Stained Glass Conservator
“Scripps provided me with a forum in which I felt safe to cultivate my ideas. As a result, I graduated with a strong sense of self-confidence that I have used throughout my life and career. When I started at Scripps, I knew I wanted to major in Fine Arts, but I also had other interests. I was able to take classes in Biology, Philosophy, Anthropology and Music while still pursuing my art degree.
During my junior year abroad in Paris, I took my first class in stained glass. I was immediately enamoured with the medium. In my senior year, I created a life-size, stained glass self-portrait, and was certain that my future lay in that art form. A professor suggested that I might apply for a summer internship at the J. Paul Getty Museum. While there, I’d be exposed to various types of careers related to the arts, and I might find one that appealed to me. That internship was the springboard for what has turned out to be my career. I’m indebted to Scripps and the Getty for providing me with that opportunity.”

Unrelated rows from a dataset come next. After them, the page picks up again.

[src/rtl/ccr_flag_unit.sv]
// Condition-code register with per-opcode flag enables, jump-clear and a LIFO shadow stack.
// Optional macro CCR_FWD_EN: ccr_fwd presents the combinational next ccr instead of the registered one.
module ccr_flag_unit #(
  parameter int OPC_W      = 4,
  parameter int SAVE_DEPTH = 2,
  parameter int CNT_W      = $clog2(SAVE_DEPTH + 1)
) (
  input  logic             clk,
  input  logic             rst,
  input  logic             valid,
  input  logic [OPC_W-1:0] op_code,
  input  logic [1:0]       ra,
  input  logic             sf1,
  input  logic [3:0]       alu_flags,
  input  logic             jmp_taken,
  input  logic [1:0]       jmp_sel,
  input  logic             int_save,
  input  logic             rti_restore,
  output logic [3:0]       ccr,
  output logic [3:0]       ccr_fwd,
  output logic [CNT_W-1:0] stk_cnt,
  output logic             stk_full,
  output logic             stk_empty,
  output logic             ovf_err,
  output logic             udf_err
);

  logic [3:0]       ccr_q, ccr_d;
  logic [3:0]       stack_q [SAVE_DEPTH];
  logic [3:0]       stack_d [SAVE_DEPTH];
  logic [CNT_W-1:0] cnt_q, cnt_d;
  logic             ovf_q, ovf_d;
  logic             udf_q, udf_d;

  logic [3:0] flagEn;
  logic [3:0] nxtFlags;
  logic [3:0] stackTop;
  logic       isFull;
  logic       isEmpty;

  assign isFull  = (cnt_q == CNT_W'(SAVE_DEPTH));
  assign isEmpty = (cnt_q == '0);

  // Full-width compares make any nonzero upper opcode bits fall through to "no flags".
  always_comb begin
    flagEn = 4'b0000;
    if (valid && !sf1) begin
      if (op_code == OPC_W'(4'b0010) || op_code == OPC_W'(4'b0011)) begin
        flagEn = 4'b1111;
      end else if (op_code == OPC_W'(4'b0100) || op_code == OPC_W'(4'b0101)) begin
        flagEn = 4'b0011;
      end else if (op_code == OPC_W'(4'b0110)) begin
        flagEn = 4'b0100;
      end else if (op_code == OPC_W'(4'b1000)) begin
        flagEn = ra[1] ? 4'b1111 : 4'b0011;
      end
    end
  end

  always_comb begin
    nxtFlags = (ccr_q & ~flagEn) | (alu_flags & flagEn);
    if (jmp_taken && jmp_sel != 2'b11) begin
      nxtFlags[jmp_sel] = 1'b0;
    end
  end

  always_comb begin
    stackTop = 4'b0000;
    for (int i = 0; i < SAVE_DEPTH; i++) begin
      if (cnt_q == CNT_W'(i + 1)) begin
        stackTop = stack_q[i];
      end
    end
  end

  // A save always wins over a simultaneous restore, so the restore is simply not seen.
  always_comb begin
    ccr_d = nxtFlags;
    cnt_d = cnt_q;
    ovf_d = ovf_q;
    udf_d = udf_q;
    for (int i = 0; i < SAVE_DEPTH; i++) begin
      stack_d[i] = stack_q[i];
    end
    if (int_save) begin
      if (isFull) begin
        ovf_d = 1'b1;
      end else begin
        for (int i = 0; i < SAVE_DEPTH; i++) begin
          if (cnt_q == CNT_W'(i)) begin
            stack_d[i] = nxtFlags;
          end
        end
        cnt_d = cnt_q + CNT_W'(1);
      end
    end else if (rti_restore) begin
      if (isEmpty) begin
        udf_d = 1'b1;
      end else begin
        ccr_d = stackTop;
        cnt_d = cnt_q - CNT_W'(1);
      end
    end
  end

  always_ff @(posedge clk or posedge rst) begin
    if (rst) begin
      ccr_q <= 4'b0000;
      cnt_q <= '0;
      ovf_q <= 1'b0;
      udf_q <= 1'b0;
      for (int i = 0; i < SAVE_DEPTH; i++) begin
        stack_q[i] <= 4'b0000;
      end
    end else begin
      ccr_q <= ccr_d;
      cnt_q <= cnt_d;
      ovf_q <= ovf_d;
      udf_q <= udf_d;
      for (int i = 0; i < SAVE_DEPTH; i++) begin
        stack_q[i] <= stack_d[i];
      end
    end
  end

  assign ccr       = ccr_q;
  assign stk_cnt   = cnt_q;
  assign stk_full  = isFull;
  assign stk_empty = isEmpty;
  assign ovf_err   = ovf_q;
  assign udf_err   = udf_q;

`ifdef CCR_FWD_EN
  assign ccr_fwd = ccr_d;
`else
  assign ccr_fwd = ccr_q;
`endif

endmodule

[config.mk]
export PLATFORM = sky130hd
export DESIGN_NAME = ccr_flag_unit
export DESIGN_NICKNAME = d
export VERILOG_FILES = /design/src/rtl/ccr_flag_unit.sv
export SDC_FILE = /design/constraint.sdc
export NUM_CORES = 1
export LEC_CHECK = 0
export CELL_PAD_IN_SITES_DETAIL_PLACEMENT = 1
export CELL_PAD_IN_SITES_GLOBAL_PLACEMENT = 2
export CORE_UTILIZATION = 26
export CTS_CLUSTER_SIZE = 25
export DETAILED_ROUTE_END_ITERATION = 7
export PLACE_DENSITY_LB_ADDON = 0.1
export SLEW_MARGIN = 20
export SYNTH_ARGS = -nofsm -noshare
export SYNTH_HDL_FRONTEND = slang
export SYNTH_SLANG_ARGS = --single-unit
[constraint.sdc]
create_clock -name clk -period 2.4 [get_ports clk]
set_clock_uncertainty 0.15 [all_clocks]
set_input_delay 0.72 -clock clk [delete_from_list [all_inputs] [get_ports clk]]
set_output_delay 0.72 -clock clk [all_outputs]
set_load 0.01 [all_outputs]
==> results of run 1 <==
critical path, delay by kind of cell:
| family | cells | cell delay (ns) |
|---|---|---|
| AO/OA/AOI/OAI | 2 | 0.30 |
| buffers and inverters | 1 | 0.48 |
| multiplexers | 1 | 0.32 |
| AND/OR/NAND/NOR | 1 | 0.48 |
cells in the final DEF, fill, tap and decap left out, types with 4 or more instances in the layout:
cell type / instances
clkbuf_8: 4
nand3_1: 9
inv_1: 4
nand2_1: 15
clkdlybuf4s50_1: 25
dlygate4sd2_1: 4
dfrtp_1: 16
o21ai_0: 4
buf_4: 16
sequential cells by signal, indices dropped and copies added (netlist names):
name and count:
ovf_err 1, stk_cnt 2, udf_err 1, stack_q 8, ccr 4
what timing repair did:
item / CTS / global route
resized for setup: 5 / 2
setup buffers: 0 / 2
setup endpoints to repair: 3 / 2
pin swaps: 3 / 0
logic make-up (layout without fill, tap and decap cells):
logic type / after synthesis / after routing
simple gates: 49 / 49
compound gates: 22 / 22
flops: 16 / 16
buf+inv: 10 / 55
fa+ha+maj: 3 / 3
xor+xnor: 2 / 2
mux: 2 / 2
cells in the mapped netlist, drive strengths merged (2+ instances only):
library cell | count | area [um2]
and3b | 2 | 17.5
buf | 4 | 30.0
clkbuf | 2 | 7.51
dfrtp | 16 | 400
ha | 3 | 37.5
inv | 4 | 15.0
mux2i | 2 | 20.0
nand2 | 15 | 56.3
nand3 | 9 | 45.0
nand3b | 2 | 15.0
nand4 | 3 | 18.8
nor2 | 3 | 11.3
nor2b | 3 | 18.8
nor3b | 3 | 22.5
o2111ai | 3 | 26.3
o211ai | 2 | 15.0
o21ai | 4 | 20.0
o31ai | 3 | 27.5
or3 | 3 | 18.8
or3b | 2 | 17.5
xnor2 | 2 | 17.5
power by group:
| part | total (uW) | leakage, uW | switching, uW | internal (uW) |
|---|---|---|---|---|
| Sequential | 451 | 0.000201 | 73.8 | 377 |
| Combinational | 659 | 0.000426 | 312 | 347 |
| Clock | 246 | 0.0000288 | 100 | 146 |
per-layer routing:
metal,track usage [%],routed length [um]
met4,3.41,17
met1,19.1,1320
met5,0,0
met2,23.9,1300
met3,3.21,85
how the worst max path moves through the flow:
| stage | startpoint | to | slack (ns) | depth (start not counted) |
|---|---|---|---|---|
| floorplan | op_code[2] | stack_q[0]$_DFFE_PP0P_ | 0.24 | 4 |
| detailed placement | op_code[2] | ccr[0]$_DFF_PP0_ | -0.31 | 5 |
| global placement | op_code[3] | stack_q[4]$_DFFE_PP0P_ | -0.25 | 5 |
| global route | valid | ccr[0]$_DFF_PP0_ | 0.01 | 5 |
| finish | valid | ccr[0]$_DFF_PP0_ | 0.07 | 5 |
| CTS | stk_cnt[0]$_DFFE_PP0P_ | stk_full | 0.02 | 3 |
layout make-up:
type                       count  area [um2]
inverter                       4        15.0
sequential                    16         400
clock buffer                   4        55.1
multi-input combinational     78         542
fill                         438        2160
timing repair buffer          47         430
tap                           48        60.1
per-stage QoR:
step	hold WS, ns	setup WS, ns
after floorplan	0.299	0.239
after global placement	0.297	-0.254
after detailed placement	0.298	-0.305
after CTS	0.319	0.0182
after global routing	0.328	0.00992
final	0.310	0.0669
==> metrics.md, run 1 <==
| Metric | Value |
|---|---|
| Row count | `22` |
| Share of layout cells above drive strength 1 | `18.8%` |
| Required @ worst endpoint | `2.37 ns` |
| VDD IR max | `approximately 0.42 mV` |
| Mapped Nets | `126` |
| Worst hold-check path type | `reg -> reg` |
| Via count | `969` |
| Status | `finished, final reports clean` |
| Slew Limit Fails | `0` |
| Ys Warns | `0` |
| Least-Margin Pin Slew | `0.545 ns` |
| Synth Area in Compound Gates | `18.4%` |
| Hold Buf Count CTS | `0` |
| Avg Inst Size Synth | `9.53 um2` |
| Clk buf depth | `2` |
| Mapped Cells | `104` |
| Kind of critical path | `in -> reg` |
| Total grt overflow | `0` |
| Port Buf Inserts | `31` |
| Synth Area in Simple Gates | `roughly 28%` |
| CP Capture Type | `flip-flop` |
| Unrepaired setup endpoints after global routing | `no` |
| Clock transition at path regs | `0.07 ns` |
| Netlist cell types | `36` |
| First-pass GRT wire length | `4450 um` |
| Slowest cell on the critical path | `clkdlybuf4s50_1` |
| TritonRoute pass-1 iters | `4` |
| Worst r2r src | `stk_cnt[1]$_DFFE_PP0P_` |
| Drc violations | `0` |
| Finished Cell Area | `~0.0015 mm2` |
| Post-layout util | `41.0%` |
| Area grow syn2layout | `51.6%` |
| R2r endpoint | `ccr[3]$_DFF_PP0_` |
| Worst-path cell chain | `clkdlybuf4s50_1, or3b_2, o22ai_4, mux2i_2, o31ai_1` |
| Fmax | `roughly 0.43 GHz` |
| Worst-skew pair later-pin latency | `about 0.25 ns` |
| Worst hold path endpoint | `ovf_err$_DFFE_PP0P_` |
| Post-DRT Antenna Nets | `0` |
| Final #Nets | `~170` |
| Synth Area in Adders | `3.79%` |
| Setup TNS | `0 ns` |
| Flops & latches, synth | `16` |
| Reg2reg setup slack | `0.37 ns` |
| Final setup vio count | `0` |
| Die height | `roughly 64 um` |
| Leak | `0.000655 uW` |
| Depth of the worst hold-timing path | `1` |
| Die area | `between 0.004 and 0.005 mm2` |
| Largest net degree at the start of global routing | `17` |
| CP Launch Type | `primary input` |
| I/O pin count | `33` |
| Main combinational cell family by area after synthesis | `simple AND/OR/NAND/NOR gates` |
| Total power | `approximately 1400 uW` |
| Crit-path max FO | `3` |
| CTS tree | `built` |
| Min Tclk post-route | `approximately 2.3 ns` |
| Post-DP HPWL | `2100 um` |
| Initial cell density of the core | `27.1%` |
| Dpl cell area | `0.00143 mm2` |
| PwrDens | `902 mW/mm2` |
| Slew HR | `63.6%` |
| Worst-case reg-to-reg path depth | `6` |
| Post-synth ARST share | `between 90% and 100%` |
| EDFF count, synth | `0` |
| CP arrival | `2.30 ns` |
| Initial antenna violation count | `0` |
| Post-synthesis sequential area ratio | `40.4%` |
| Vias per cell | `4.92` |
| Diode count | `0` |
| Finished Layout Cells | `between 150 and 200` |
| Final RePlAce weighted congestion | `0.668` |
| Root buf cell | `clkbuf_8` |
| Main synth FF type | `dfrtp_1` |
| CTS sink cnt | `16` |
| MaxCap Viol Count | `0` |
| DRT Wirelength | `2730 um` |
| Hold Path Origin | `ovf_err$_DFFE_PP0P_` |
| GRT Total Usage | `14.5%` |
| XOR/XNOR Fraction of Synth Area | `under 10%` |
| Synthesized area | `991 um2` |
| Mux contribution to synthesized area | `2.02%` |
| Vias in the first global route | `between 900 and 1000` |
| Final Cycle Share | `approximately 97%` |
| Initial detailed-routing violation count | `20` |
| Average routed wire per standard cell | `13.8 um` |
| H-tree lvl count | `1` |
| Placed cell count | `191` |
| Core footprint | `0.00366 mm2` |
| Inserted Clock Buffers | `3` |
| Fin. Hold Viols | `0` |
| Die W | `63.7 um` |
| Slowest stage delay, CP | `approximately 0.48 ns` |
Power figures use the tool's default switching activity.
==> run 2, diff against run 1 <==
--- a/config.mk
+++ b/config.mk
@@ -7,6 +7,7 @@
 export LEC_CHECK = 0
 export CELL_PAD_IN_SITES_DETAIL_PLACEMENT = 1
 export CELL_PAD_IN_SITES_GLOBAL_PLACEMENT = 2
+export CORE_ASPECT_RATIO = 1.4
 export CORE_UTILIZATION = 26
 export CTS_CLUSTER_SIZE = 25
 export DETAILED_ROUTE_END_ITERATION = 7
==> run 2 against run 1 <==
  * Setup slack got worse by 0.010 ns
  * Sequential share of layout area down 0.80 points
  * Maximum frequency decreased by 0.44%
  * Combinational power increased by 4.4%
  * Via count grew 2.3%
  * Highest routed layer unchanged
  * Critical endpoint is now stk_empty
  * Sequential power is essentially flat
  * Largest cell class unchanged
  * Non-clock buffer count rose by 5
  * Die area about the same
  * Cell count fell by 0.51%
  * Hold slack improved by 0.0057 ns
==> metrics.md, run 2 (synthesis gave the netlist of run 1 again) <==
| Metric | Value |
|---|---|
| Status | `finished, final reports clean` |
| Finished Layout Cells | `196` |
| Clock transition at path regs | `about 0.07 ns` |
| Final Cycle Share | `97.6%` |
| Setup TNS | `0 ns` |
| Drc violations | `0` |
| Slowest stage delay, CP | `0.55 ns` |
| CP arrival | `1.47 ns` |
| Die height | `75.0 um` |
| Required @ worst endpoint | `1.53 ns` |
| GRT Total Usage | `between 15 and 20%` |
| Final RePlAce weighted congestion | `0.797` |
| Fmax | `about 0.43 GHz` |
| Fin. Hold Viols | `0` |
| TritonRoute pass-1 iters | `2` |
| Worst-path cell chain | `inv_1, ha_1, clkdlybuf4s50_1` |
| MaxCap Viol Count | `0` |
| Worst Path Buf+Inv | `2` |
| Vias in the first global route | `1034` |
| Initial detailed-routing violation count | `7` |
| Core footprint | `0.00364 mm2` |
| PwrDens | `roughly 900 mW/mm2` |
| Unrepaired setup endpoints after global routing | `no` |
| Placed cell count | `190` |
| Hold slack | `between 0.3 and 0.4 ns` |
| Clk buf depth | `2` |
| DRT Wirelength | `between 3000 and 4000 um` |
| Worst-case reg-to-reg path depth | `6` |
| Final setup vio count | `0` |
| Most frequent cells in the layout | `clkdlybuf4s50_1 (28), buf_4 (21), dfrtp_1 (16)` |
| Initial antenna violation count | `0` |
| Worst r2r src | `stk_cnt[0]$_DFFE_PP0P_` |
| Diode count | `0` |
| Worst hold path endpoint | `ovf_err$_DFFE_PP0P_` |
| Total power | `between 1000 and 1500 uW` |
| Least-Margin Pin Slew | `around 0.34 ns` |
| Via count | `991` |
| Final setup margin | `0.0566 ns` |
| Final #Nets | `177` |
| Area grow syn2layout | `56.3%` |
| Slowest cell on the critical path | `clkdlybuf4s50_1` |
| Die W | `~54 um` |
| Inserted Clock Buffers | `3` |
| Kind of cell adding the most delay to the critical path | `buffers and inverters` |
| Root buf cell | `clkbuf_8` |
| Kind of critical path | `reg -> out` |
| Post-DRT Antenna Nets | `0` |
| Port Buf Inserts | `31` |
| Depth of the worst hold-timing path | `1` |
| Crit-path max FO | `4` |
| Hold Buf Count CTS | `0` |
| Pre-CTS WS | `-0.260 ns` |
| R2r endpoint | `ccr[3]$_DFF_PP0_` |
| Leak | `0.000675 uW` |
| Slew Limit Fails | `0` |
| Hold Path Origin | `ovf_err$_DFFE_PP0P_` |
| Reg2reg setup slack | `roughly 0.38 ns` |
| Most flop-heavy register | `stack_q` |
| First-pass GRT wire length | `4890 um` |
| Largest net degree at the start of global routing | `17` |
| CTS sink cnt | `16` |
| Slew HR | `77.3%` |
| CP Launch Type | `flip-flop` |
| H-tree lvl count | `1` |
| Share of layout cells above drive strength 1 | `21.4%` |
| Post-DP HPWL | `2450 um` |
| VDD IR max | `0.505 mV` |
| Vias per cell | `between 5 and 6` |
| I/O pin count | `33` |
| CP Capture Type | `output pin` |
| Worst-skew pair later-pin latency | `0.25 ns` |
| Total grt overflow | `0` |
| Row count | `26` |
| Average routed wire per standard cell | `roughly 16 um` |
| Die area | `0.00407 mm2` |
| Worst hold-check path type | `reg -> reg` |
| Largest register FFs | `8` |
| CTS tree | `built` |
| Min Tclk post-route | `2.34 ns` |
| Most common cell after layout, fill and taps aside | `clkdlybuf4s50_1` |
| Initial cell density of the core | `27.2%` |
==> run 2: cell types whose count changed in the layout (fill, tap and decap cells not counted), sizes merged <==
cell,change
dlymetal6s2s,+1
dlygate4sd2,-4
buf,+5
clkdlybuf4s50,+3
==> run 2: worst max path at each step <==
stage | from | endpoint | slack, ns | depth (start not counted)
after global placement | op_code[3] | ccr[0]$_DFF_PP0_ | -0.22 | 5
after floorplan | op_code[2] | stack_q[0]$_DFFE_PP0P_ | 0.24 | 4
after global routing | stk_cnt[0]$_DFFE_PP0P_ | stk_full | 0.003 | 3
after CTS | stk_cnt[0]$_DFFE_PP0P_ | stk_empty | 0.01 | 3
final | stk_cnt[0]$_DFFE_PP0P_ | stk_empty | 0.06 | 3
after detailed placement | op_code[3] | ccr[0]$_DFF_PP0_ | -0.26 | 5
==> run 2: stage by stage <==
step	cell area [um2]	util, %
2_1_floorplan	991	-
3_3_place_gp	1460	40.0
3_5_place_dp	1460	40.0
4_1_cts	1520	41.7
5_1_grt	1550	42.5
6_report	1550	42.5
==> run 2: repair_timing <==
action | 4_1_cts | 5_1_grt
setup buffers | 0 | 2
setup endpoints to repair | 2 | 5
pin swaps | 0 | 3
resized for setup | 2 | 4
==> run 2: cell type report <==
class / instances / area [um2]
tap: 42 / 52.6
multi-input combinational: 78 / 551
inverter: 4 / 15.0
clock buffer: 4 / 55.1
timing repair buffer: 52 / 475
fill: 439 / 2090
sequential: 16 / 400
==> run 2: metal layers <==
metal / global-route usage [%] / wire length [um]
met4: 7.69 / 27
met1: 19.1 / 1250
met5: 0 / 0
met3: 1.82 / 106
met2: 30.6 / 1690
==> run 2: worst reg2reg max path: stages (launching register included) <==
cell and delay [ns]:
dfrtp_1 0.40, inv_1 0.08, ha_1 0.21, buf_4 0.15, or3b_2 0.59, a221oi_1 0.26, a21oi_1 0.07
==> run 2: power by group <==
group | switching, uW | internal, uW | leakage (uW)
logic | 317 | 371 | 0.000446
registers | 76.9 | 377 | 0.000201
clock network | 100 | 146 | 0.0000288
total | 494 | 894 | 0.000675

Immediately after graduating from Scripps in 1993, Ariana interned in the Antiquities Conservation Department at the J. Paul Getty Museum in its first year of the Getty Undergraduate Summer Internship Program. Realizing that conservation combined her interests in the arts, science and history; she enrolled in the Masters Program at the Victoria & Albert Museum/ Royal College of Art, in London, England. She was awarded a full scholarship from the J. Paul Getty Trust for all three years of the Program. In 1997, she received a Masters in Stained Glass Conservation, becoming the first woman and second person in the world to do so. After the RCA, she spent a year in New York at the Metropolitan Museum of Art supported by a Samuel H. Kress Foundation Fellowship for Advanced Training in Conservation. There, she conserved various glass objects at the Sherman Fairchild Center for Objects Conservation including: stained glass panels of John La Farge and Daniel Cottier; and lamps, panels and a favrile fountain for the “Louis Comfort Tiffany at the Metropolitan Museum of Art Exhibition” (July 26, 1998 – January 31, 1999).Since the fall of 1998, when she returned to the West Coast, she has divided her time between two related jobs in her profession. At a Bay Area stained glass studio she acts as a “Jacqueline of all trades”: archiving, restoring/conserving stained glass windows, as well as re/installing them on-site. One of the company’s recent achievements was restoring all the windows in the apse of Grace Cathedral in San Francisco.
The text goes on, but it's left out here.